Source data
## config.mk

```make
export PLATFORM = sky130hd
export DESIGN_NAME = pixel_output_buffer
export DESIGN_NICKNAME = d
export VERILOG_FILES = /design/src/rtl/pixel_output_buffer_pkg.sv /design/src/rtl/pixel_fifo_mem.sv /design/src/rtl/pixel_output_buffer.sv
export SDC_FILE = /design/constraint.sdc
export NUM_CORES = 1
export LEC_CHECK = 0
export CORE_MARGIN = 8
export CORE_UTILIZATION = 55
export CTS_CLUSTER_SIZE = 20
export DETAILED_ROUTE_END_ITERATION = 12
export DONT_BUFFER_PORTS = 1
export PLACE_DENSITY = 0.75
export SETUP_SLACK_MARGIN = 0.4
export SLEW_MARGIN = 20
export SYNTH_ARGS = -nofsm -noshare
export SYNTH_HDL_FRONTEND = slang
export SYNTH_SLANG_ARGS = --single-unit
```

## constraint.sdc

```tcl
create_clock -name clk -period 4.2 [get_ports clk]
set_input_delay 0.63 -clock clk [delete_from_list [all_inputs] [get_ports clk]]
set_output_delay 0.63 -clock clk [all_outputs]
set_load 0.02 [all_outputs]
```

## src/rtl/pixel_output_buffer_pkg.sv

```systemverilog
// Shared definitions for the pixel output buffer: FSM encoding, colour and
// counter widths, and a saturating-increment helper for the error counters.
package pixel_output_buffer_pkg;

  localparam int COLOR_W = 8;
  localparam int PIX_W   = 3 * COLOR_W;
  localparam int CNT_W   = 16;

  // PRIME: waiting for the FIFO to reach its prefill level.
  // STREAM: serving pixels from the FIFO.
  typedef enum logic {
    PRIME  = 1'b0,
    STREAM = 1'b1
  } pob_state_e;

  // Increment that sticks at all-ones instead of wrapping.
  function automatic logic [CNT_W-1:0] sat_inc(input logic [CNT_W-1:0] v);
    return (&v) ? v : v + {{(CNT_W-1){1'b0}}, 1'b1};
  endfunction

endpackage

```

## src/rtl/pixel_fifo_mem.sv

```systemverilog
// DEPTH x 24-bit colour storage with wrapping write/read pointers and a
// registered read port. Occupancy tracking lives in the parent; this block
// trusts wr_en/rd_en to be legal.
module pixel_fifo_mem
  import pixel_output_buffer_pkg::*;
#(
  parameter int DEPTH      = 16,
  parameter int ADDR_WIDTH = 4
) (
  input  logic             clk,
  input  logic             rst_n,
  input  logic             clear,
  input  logic             wr_en,
  input  logic [PIX_W-1:0] wr_data,
  input  logic             rd_en,
  output logic [PIX_W-1:0] rd_data
);

  localparam logic [ADDR_WIDTH-1:0] PTR_ONE = {{(ADDR_WIDTH-1){1'b0}}, 1'b1};

  logic [PIX_W-1:0]      mem [DEPTH];
  logic [ADDR_WIDTH-1:0] wr_ptr;
  logic [ADDR_WIDTH-1:0] rd_ptr;

  // Pointer update: clear wins, otherwise advance modulo DEPTH on each access.
  always_ff @(posedge clk or negedge rst_n) begin
    if (!rst_n) begin
      wr_ptr <= '0;
      rd_ptr <= '0;
    end else if (clear) begin
      wr_ptr <= '0;
      rd_ptr <= '0;
    end else begin
      if (wr_en) wr_ptr <= wr_ptr + PTR_ONE;
      if (rd_en) rd_ptr <= rd_ptr + PTR_ONE;
    end
  end

  // Storage array; contents need no reset since occupancy gates every read.
  always_ff @(posedge clk) begin
    if (wr_en && !clear) mem[wr_ptr] <= wr_data;
  end

  // Registered read: the head word appears the cycle after rd_en and holds
  // until the next read. A same-cycle write to the head slot (full FIFO)
  // returns the old word because the array update is non-blocking.
  always_ff @(posedge clk or negedge rst_n) begin
    if (!rst_n) begin
      rd_data <= '0;
    end else if (rd_en && !clear) begin
      rd_data <= mem[rd_ptr];
    end
  end

endmodule

```

## src/rtl/pixel_output_buffer.sv

```systemverilog
// Elastic colour buffer between the shader and the display timing logic.
// Handshake: color_valid is a one-cycle push strobe with no back-pressure
// (not_full is advisory; pushes that find no room are dropped and counted);
// pixel_req consumes one pixel, answered by pix_valid/pix_* exactly one
// cycle later with either FIFO data or FALLBACK_RGB.
module pixel_output_buffer
  import pixel_output_buffer_pkg::*;
#(
  parameter int          DEPTH        = 16,
  parameter int          ADDR_WIDTH   = 4,
  parameter int          PREFILL      = 4,
  parameter logic [23:0] FALLBACK_RGB = 24'h000000
) (
  input  logic                  clk,
  input  logic                  rst_n,
  input  logic [7:0]            color_r,
  input  logic [7:0]            color_g,
  input  logic [7:0]            color_b,
  input  logic                  color_valid,
  input  logic                  frame_start,
  input  logic                  pixel_req,
  output logic [7:0]            pix_r,
  output logic [7:0]            pix_g,
  output logic [7:0]            pix_b,
  output logic                  pix_valid,
  output logic                  not_full,
  output logic [ADDR_WIDTH:0]   level,
  output logic                  overflow,
  output logic                  underflow,
  output logic [15:0]           drop_count,
  output logic [15:0]           underrun_count
);

  localparam logic [ADDR_WIDTH:0] DEPTH_L   = (ADDR_WIDTH+1)'(DEPTH);
  localparam logic [ADDR_WIDTH:0] PREFILL_L = (ADDR_WIDTH+1)'(PREFILL);
  localparam logic [ADDR_WIDTH:0] LVL_ONE   = {{ADDR_WIDTH{1'b0}}, 1'b1};

  pob_state_e          state_q, state_d;
  logic [ADDR_WIDTH:0] level_q, level_d;
  logic                push, pop;
  logic                serve_fb;
  logic                overflow_d, underflow_d;
  logic                overflow_q, underflow_q;
  logic [CNT_W-1:0]    drop_q, underrun_q;
  logic                pix_valid_q;
  logic                src_fifo_q;
  logic [PIX_W-1:0]    fb_hold_q;
  logic [PIX_W-1:0]    fifo_rd_data;

  pixel_fifo_mem #(
    .DEPTH      (DEPTH),
    .ADDR_WIDTH (ADDR_WIDTH)
  ) u_mem (
    .clk     (clk),
    .rst_n   (rst_n),
    .clear   (frame_start),
    .wr_en   (push),
    .wr_data ({color_r, color_g, color_b}),
    .rd_en   (pop),
    .rd_data (fifo_rd_data)
  );

  // FSM state register.
  always_ff @(posedge clk or negedge rst_n) begin
    if (!rst_n) state_q <= PRIME;
    else        state_q <= state_d;
  end

  // Next state, pop/push decisions, fallback selection and level update.
  always_comb begin
    state_d     = state_q;
    level_d     = level_q;
    push        = 1'b0;
    pop         = 1'b0;
    serve_fb    = 1'b0;
    overflow_d  = 1'b0;
    underflow_d = 1'b0;
    if (frame_start) begin
      // Flush: any push/pop this cycle is discarded, a request gets fallback.
      state_d  = PRIME;
      level_d  = '0;
      serve_fb = pixel_req;
    end else begin
      unique case (state_q)
        PRIME: begin
          serve_fb = pixel_req;
          if (level_q >= PREFILL_L) state_d = STREAM;
        end
        STREAM: begin
          if (pixel_req) begin
            if (level_q != '0) begin
              pop = 1'b1;
            end else begin
              // No bypass: even a same-cycle push cannot satisfy this request.
              serve_fb    = 1'b1;
              underflow_d = 1'b1;
              state_d     = PRIME;
            end
          end
        end
        default: state_d = PRIME;
      endcase
      if (color_valid) begin
        if ((level_q < DEPTH_L) || pop) push = 1'b1;
        else                            overflow_d = 1'b1;
      end
      if (push && !pop)      level_d = level_q + LVL_ONE;
      else if (pop && !push) level_d = level_q - LVL_ONE;
    end
  end

  // Occupancy, event pulses and saturating error counters.
  always_ff @(posedge clk or negedge rst_n) begin
    if (!rst_n) begin
      level_q     <= '0;
      overflow_q  <= 1'b0;
      underflow_q <= 1'b0;
      drop_q      <= '0;
      underrun_q  <= '0;
    end else begin
      level_q     <= level_d;
      overflow_q  <= overflow_d;
      underflow_q <= underflow_d;
      if (overflow_d)  drop_q     <= sat_inc(drop_q);
      if (underflow_d) underrun_q <= sat_inc(underrun_q);
    end
  end

  // Output source tracking: pix_* shows either the FIFO read register or the
  // fallback hold register, and both hold their value between requests.
  always_ff @(posedge clk or negedge rst_n) begin
    if (!rst_n) begin
      pix_valid_q <= 1'b0;
      src_fifo_q  <= 1'b0;
      fb_hold_q   <= '0;
    end else begin
      pix_valid_q <= pixel_req;
      if (pop) begin
        src_fifo_q <= 1'b1;
      end else if (serve_fb) begin
        src_fifo_q <= 1'b0;
        fb_hold_q  <= FALLBACK_RGB;
      end
    end
  end

  assign {pix_r, pix_g, pix_b} = src_fifo_q ? fifo_rd_data : fb_hold_q;
  assign pix_valid      = pix_valid_q;
  assign level          = level_q;
  assign not_full       = (level_q < DEPTH_L);
  assign overflow       = overflow_q;
  assign underflow      = underflow_q;
  assign drop_count     = drop_q;
  assign underrun_count = underrun_q;

endmodule
```

==> results of run 1 <==
## state kept, by name (all words and copies together), names as in the netlist, 4 cells and up
name / count
drop_count: 16
level: 5
u_mem.mem: 384
u_mem.rd_data: 24
u_mem.rd_ptr: 4
u_mem.wr_ptr: 4
underrun_count: 16
## cells by family (layout without fill, tap and decap cells)
kind of cell,count (synthesis),after routing,synth area share
mux,154,154,0.151
xor+xnor,30,30,0.0144
buf+inv,53,112,0.0138
compound gates,54,54,0.0240
flops,458,458,0.736
simple gates,174,174,0.0518
fa+ha+maj,12,12,0.00867
## how the worst max path moves through the flow
stage	slack (ns)	depth (start not counted)	to	startpoint
after CTS	0.93	8	level[4]	level[4]
after global placement	0.99	8	level[4]	level[4]
after global routing	0.73	8	level[4]	level[4]
after detailed placement	0.95	8	level[4]	level[4]
after floorplan	0.71	5	u_mem.mem[0][0]	frame_start
final	0.94	8	level[4]	level[4]
## cell type report
class	instances	area, um2
Sequential cell	458	13400
Fill cell	2227	12200
Multi-Input combinational cell	424	4660
Clock buffer	64	1290
Tap cell	442	553
Clock inverter	21	236
Timing Repair Buffer	20	198
Inverter	7	26.3
## power by group
part | leakage (nW) | internal, mW | switching, mW
registers | 4.43 | 5.15 | 0.304
clock network | 0.742 | 2.40 | 1.69
logic | 1.46 | 0.444 | 0.525
total | 6.63 | 8.00 | 2.52
## repair_timing
item | 4_1_cts | 5_1_grt
hold endpoints to repair | 74 | 0
hold buffers | 2 | 0
gates resized for setup | 0 | 0
## Yosys cell counts (5+ instances only)
library cell,count,area share
mux2i_1,49,0.027
xor2_1,16,0.0077
mux2_2,7,0.0043
a21oi_1,9,0.0025
xnor2_1,14,0.0067
mux4_2,96,0.12
inv_1,7,0.0014
edfxtp_1,384,0.63
nor4_1,6,0.0021
buf_4,5,0.0021
and2_1,27,0.0093
buf_2,14,0.0039
nand4_1,10,0.0034
and3_1,5,0.0017
nor3_1,16,0.0044
nor2_1,27,0.0056
clkbuf_1,21,0.0043
dfrtp_1,74,0.10
nand2b_1,5,0.0017
nand2_1,41,0.0085
o221ai_1,24,0.012
nand3_1,16,0.0044
ha_1,11,0.0076
## per-stage QoR
stage	worst slack [ns]	total power, mW	hold slack [ns]	utilization	cells
after floorplan	0.713	6.23	0.334	-	935
final	0.943	10.5	0.114	0.626	1436
after global routing	0.727	10.9	0.0908	0.626	1436
after detailed placement	0.949	6.50	0.337	0.578	1349
after CTS	0.934	10.6	0.0924	0.626	1436
after global placement	0.990	6.47	0.337	0.578	1349
## routing by layer
layer / routed length, um / global-route usage / share of wire / up-vias
met5: 0 / 0 / 0 / -
met4: 687 / 0.0517 / 0.018 / 0
met3: 2660 / 0.0501 / 0.071 / 55
met2: 18800 / 0.326 / 0.50 / 292
met1: 15300 / 0.249 / 0.41 / 4717
li1: - / - / - / 3825
## critical path, stage by stage (launching register included)
cell and delay (ns):
dfrtp_1 0.53, or4_1 0.78, o21ai_4 0.34, nand3_1 0.26, fa_1 0.47, a21o_1 0.19, a21oi_1 0.21, nor4b_1 0.27
nor4_1 0.08
==> flow_summary.ini, run 1 <==
[hold_path]
holdCritPathClass = in2reg
hold_end = pix_valid
whs_path_depth = 0
min-delay-start = pixel_req

[global_routing]
grt_overflow = 0
track_usage = 0.194
grt_antenna_before_repair = 0
grt_pass1_vias = 9202
grt_max_degree = 75
grt_pass1_wl_um = 56800

[finish]
diodes = 0
nets = 998
final_common_cell = edfxtp_1
mostFrequentLayoutCells = edfxtp_1 (384), mux4_2 (96), dfrtp_1 (71), mux2i_1 (49), clkbuf_16 (47)
area_delta_synth_final_pct = 11.9
final_area_um2 = 20400
drive_above_1_share = 0.220

[timing]
hold_viol_final = 0
finalCritPeriodShare = 0.776
maxSlewHeadroom = 0.276
fmax_ghz = 0.307
tightest_slew_ns = 1.09
finClkSkew_ns = 0.0247
rsz0062_at_grt = false
setup_viol = 0
tns_ns = 0
min_period_ns = 3.26
drv_slew = 0

[route]
drt-total-wl_um = 37400
first_pass_iters = 4
drc_errors = 0
num_vias = 8889
detail-route-antenna-nets = 0
drt_iter0_drc = 622
wl_per_cell_um = 26.0
vias_per_cell = 6.19

[placement]
gp_congestion = 0.752
placed_area_um2 = 18800
port_buffers = 0
place.detailed.hpwl_um = 20600

[critical_path]
crit_path_end_kind = flop
r2r_slack_ns = 0.94
crit_type = reg2reg
cp-start-kind = flop
reg2reg_depth = 8
worstReg2RegStart = level[4]
cp_max_fo = 9
cp.required_ns = 4.63
r2r_end = level[4]
worstPathArrival_ns = 3.69

[clock_tree]
post-cts-setup-buffers = 0
cts_max_level = 2
clock-sinks = 458
cts-root-buf = clkbuf_16
cts.reportedPaths.clkPinSlew_ns = 0.06
cts_tree = done
worst_skew_pair.late_latency_ns = 0.57
clockBufferDepth = 3
cts_inserted_buffers = 46

[power]
p_per_area_nw_per_um2 = 517
leakage_nw = 6.63
peakVddDrop_mv = 0.421

[synth]
dominantRegCellSynth = edfxtp_1
avgSynthCellArea_um2 = 19.5
synth-seq-cells = 458
synth_area_um2 = 18200
syn_inst = 935
synth_cell_types = 58
synth-async-reset-ratio = 0.162
synth_enable_flop_cells = 384
ys_seq_area_frac = 0.736
syn_nets = 976
ys.warnings.count = 0

[run_status]
status = finished, final reports clean

[job]
cap_violations = 0

[floorplan]
rows = 66
coreArea_um2 = 32500
die_x_um = 198
die_area_um2 = 39100
io_pins = 94
die_h_um = 198
initial_core_util = 0.559
Note: power is estimated with default switching activity, not from simulation.
==> inputs of run 2 (changes only) <==
--- a/config.mk
+++ b/config.mk
@@ -10,7 +10,7 @@
 export CTS_CLUSTER_SIZE = 20
 export DETAILED_ROUTE_END_ITERATION = 12
 export DONT_BUFFER_PORTS = 1
-export PLACE_DENSITY = 0.75
+export PLACE_DENSITY = 0.78
 export SETUP_SLACK_MARGIN = 0.4
 export SLEW_MARGIN = 20
 export SYNTH_ARGS = -nofsm -noshare
==> constraint.sdc (replaced) <==
create_clock -name clk -period 2.9 [get_ports clk]
set_input_delay 0.435 -clock clk [delete_from_list [all_inputs] [get_ports clk]]
set_output_delay 0.435 -clock clk [all_outputs]
set_load 0.02 [all_outputs]
==> run 2 against run 1 <==
  * Flip-flop and latch count unchanged
  * Die area unchanged
  * Cell count up 3.7%
  * Worst hold slack worse by 0.0041 ns
  * Core utilization up 1.7 points
  * Sequential share of layout area down 1.7 points
  * Sequential power up 44%
  * Largest cell class unchanged
==> flow_summary.ini, run 2 (synthesis results as in run 1) <==
[critical_path]
worstReg2RegStart = level[1]
r2r_slack_ns = 0.35
worstSetupEndpoint = level[4]
cp_max_fo = 6
crit_chain = or4_4 -> o21ai_4 -> nand3_4 -> fa_2 -> a21o_1 -> a21oi_2 -> nor4b_4 -> nor4_2
crit_path_end_kind = flop
cp-start-kind = flop
r2r_end = level[4]
cpMaxStageDelayCell = or4_4
crit_type = reg2reg
crit_path_start = level[1]
slowest_delay_ns = 0.58
worstPathArrival_ns = 2.98
reg2reg_depth = 8
cp.required_ns = 3.33

[power]
peakVddDrop_mv = 0.718
p_per_area_nw_per_um2 = 737
leakage_nw = 6.84

[route]
met3_wirelength_um = 2580
wl_per_cell_um = 26.0
drt-total-wl_um = 38700
top_layer_used = met5
vias_per_cell = 6.15
wl_met1_um = 15900
drc_errors = 0
detail-route-antenna-nets = 0
first_pass_iters = 5
drt_iter0_drc = 748
wl_met2_um = 19200
num_vias = 9162

[clock_tree]
worst_skew_pair.late_latency_ns = 0.58
cts_max_level = 2
clockBufferDepth = 3
cts_inserted_buffers = 45
cts.reportedPaths.clkPinSlew_ns = 0.06
cts-root-buf = clkbuf_16
cts_tree = done
clock-sinks = 458

[placement]
gp_congestion = 0.743
placed_area_um2 = 19000
port_buffers = 0
dp_cells = 1368
place.detailed.hpwl_um = 21500
pre_cts_ws_ns = 0.347

[timing]
drv_slew = 0
hold_ws_ns = 0.110
tightest_slew_ns = 0.822
maxSlewHeadroom = 0.447
finalCritPeriodShare = 0.881
fmax_ghz = 0.392
setup_viol = 0
fin_ws_ns = 0.346
tns_ns = 0
rsz0062_at_grt = true
hold_viol_final = 0
min_period_ns = 2.55
finClkSkew_ns = 0.0279

[floorplan]
io_pins = 94
die_h_um = 198
die_area_um2 = 39100
initial_core_util = 0.559
rows = 66
die_x_um = 198
coreArea_um2 = 32500

[finish]
drive_above_1_share = 0.234
largest_register_ffs = 384
regMostFlops = u_mem.mem
final_common_cell = edfxtp_1
final_area_um2 = 20900
nets = 1050
area_delta_synth_final_pct = 14.9
biggestRegsByFlops = u_mem.mem x384, u_mem.rd_data x24
mostFrequentLayoutCells = edfxtp_1 (384), mux4_2 (96), dfrtp_1 (69), mux2i_1 (49), clkbuf_16 (45)
instances_no_fill = 1489

[global_routing]
grt_pass1_wl_um = 59300
grt_pass1_vias = 9576
grt_max_degree = 75
track_usage = 0.201
grt_antenna_before_repair = 3
grt_overflow = 0

[hold_path]
holdCritPathClass = in2reg
whs_path_depth = 2

[run_status]
status = finished, final reports clean

[job]
cap_violations = 0
==> run 2: repair_timing <==
| item | 4_1_cts | 5_1_grt |
|---|---|---|
| endpoints found under the setup margin | 2 | 2 |
| pin swaps | 1 | 7 |
| cloned | 0 | 0 |
| hold buffers | 32 | 0 |
| setup buffers | 0 | 4 |
| gates resized for setup | 1 | 5 |
| hold endpoints to repair | 470 | 0 |
==> run 2: area by class of cell <==
type | count | area, um2
clock inverter | 13 | 199
antenna | 2 | 5.00
multi-input combinational | 424 | 4750
clock buffer | 70 | 1280
inverter | 7 | 26.3
fill | 2108 | 11600
timing repair buffer | 73 | 683
sequential | 458 | 13400
tap | 442 | 553
==> run 2: how the worst min path moves through the flow <==
| stage | start | endpoint | slack [ns] |
|---|---|---|---|
| after CTS | color_valid | level[4] | 0.08 |
| after detailed placement | rst_n | drop_count[10] | 0.14 |
| after global placement | rst_n | drop_count[12] | 0.14 |
| final | color_valid | level[4] | 0.11 |
| after floorplan | rst_n | drop_count[0] | 0.14 |
| after global routing | color_valid | level[4] | 0.1 |
==> run 2: metal layers <==
metal  vias up  global-route usage
li1       3933                   -
met1      4832               0.269
met2       325               0.334
met3        70              0.0390
met4         2              0.0608
met5         -                   0
==> run 2: worst max-delay path: cells and delay by family (launching register included) <==
kind | cells | cell delay [ns]
flip-flops | 1 | 0.49
AND/OR/NAND/NOR | 4 | 1.02
adder cells (fa/ha/maj) | 1 | 0.37
AO/OA/AOI/OAI | 3 | 0.55
==> run 2: where the power goes <==
| part | total, mW | leakage, nW | internal [mW] | switching [mW] |
|---|---|---|---|---|
| Clock | 5.77 | 0.703 | 3.33 | 2.43 |
| Combinational | 1.77 | 1.71 | 0.794 | 0.980 |
| Sequential | 7.85 | 4.42 | 7.47 | 0.383 |
| Total | 15.4 | 6.84 | 11.6 | 3.80 |
==> run 2: metrics by stage <==
stage | utilization | power (mW)
floorplan | - | 9.05
global placement | 0.584 | 9.44
detailed placement | 0.584 | 9.51
CTS | 0.640 | 15.4
global route | 0.642 | 15.9
finish | 0.642 | 15.4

### What to do
Of the entries above, repeat exactly the lines from the line with "slack [ns] |" through the line with "kind | cells | cell delay [ns]", both of them included.

### Response
| stage | start | endpoint | slack [ns] |
|---|---|---|---|
| after CTS | color_valid | level[4] | 0.08 |
| after detailed placement | rst_n | drop_count[10] | 0.14 |
| after global placement | rst_n | drop_count[12] | 0.14 |
| final | color_valid | level[4] | 0.11 |
| after floorplan | rst_n | drop_count[0] | 0.14 |
| after global routing | color_valid | level[4] | 0.1 |
==> run 2: metal layers <==
metal  vias up  global-route usage
li1       3933                   -
met1      4832               0.269
met2       325               0.334
met3        70              0.0390
met4         2              0.0608
met5         -                   0
==> run 2: worst max-delay path: cells and delay by family (launching register included) <==
kind | cells | cell delay [ns]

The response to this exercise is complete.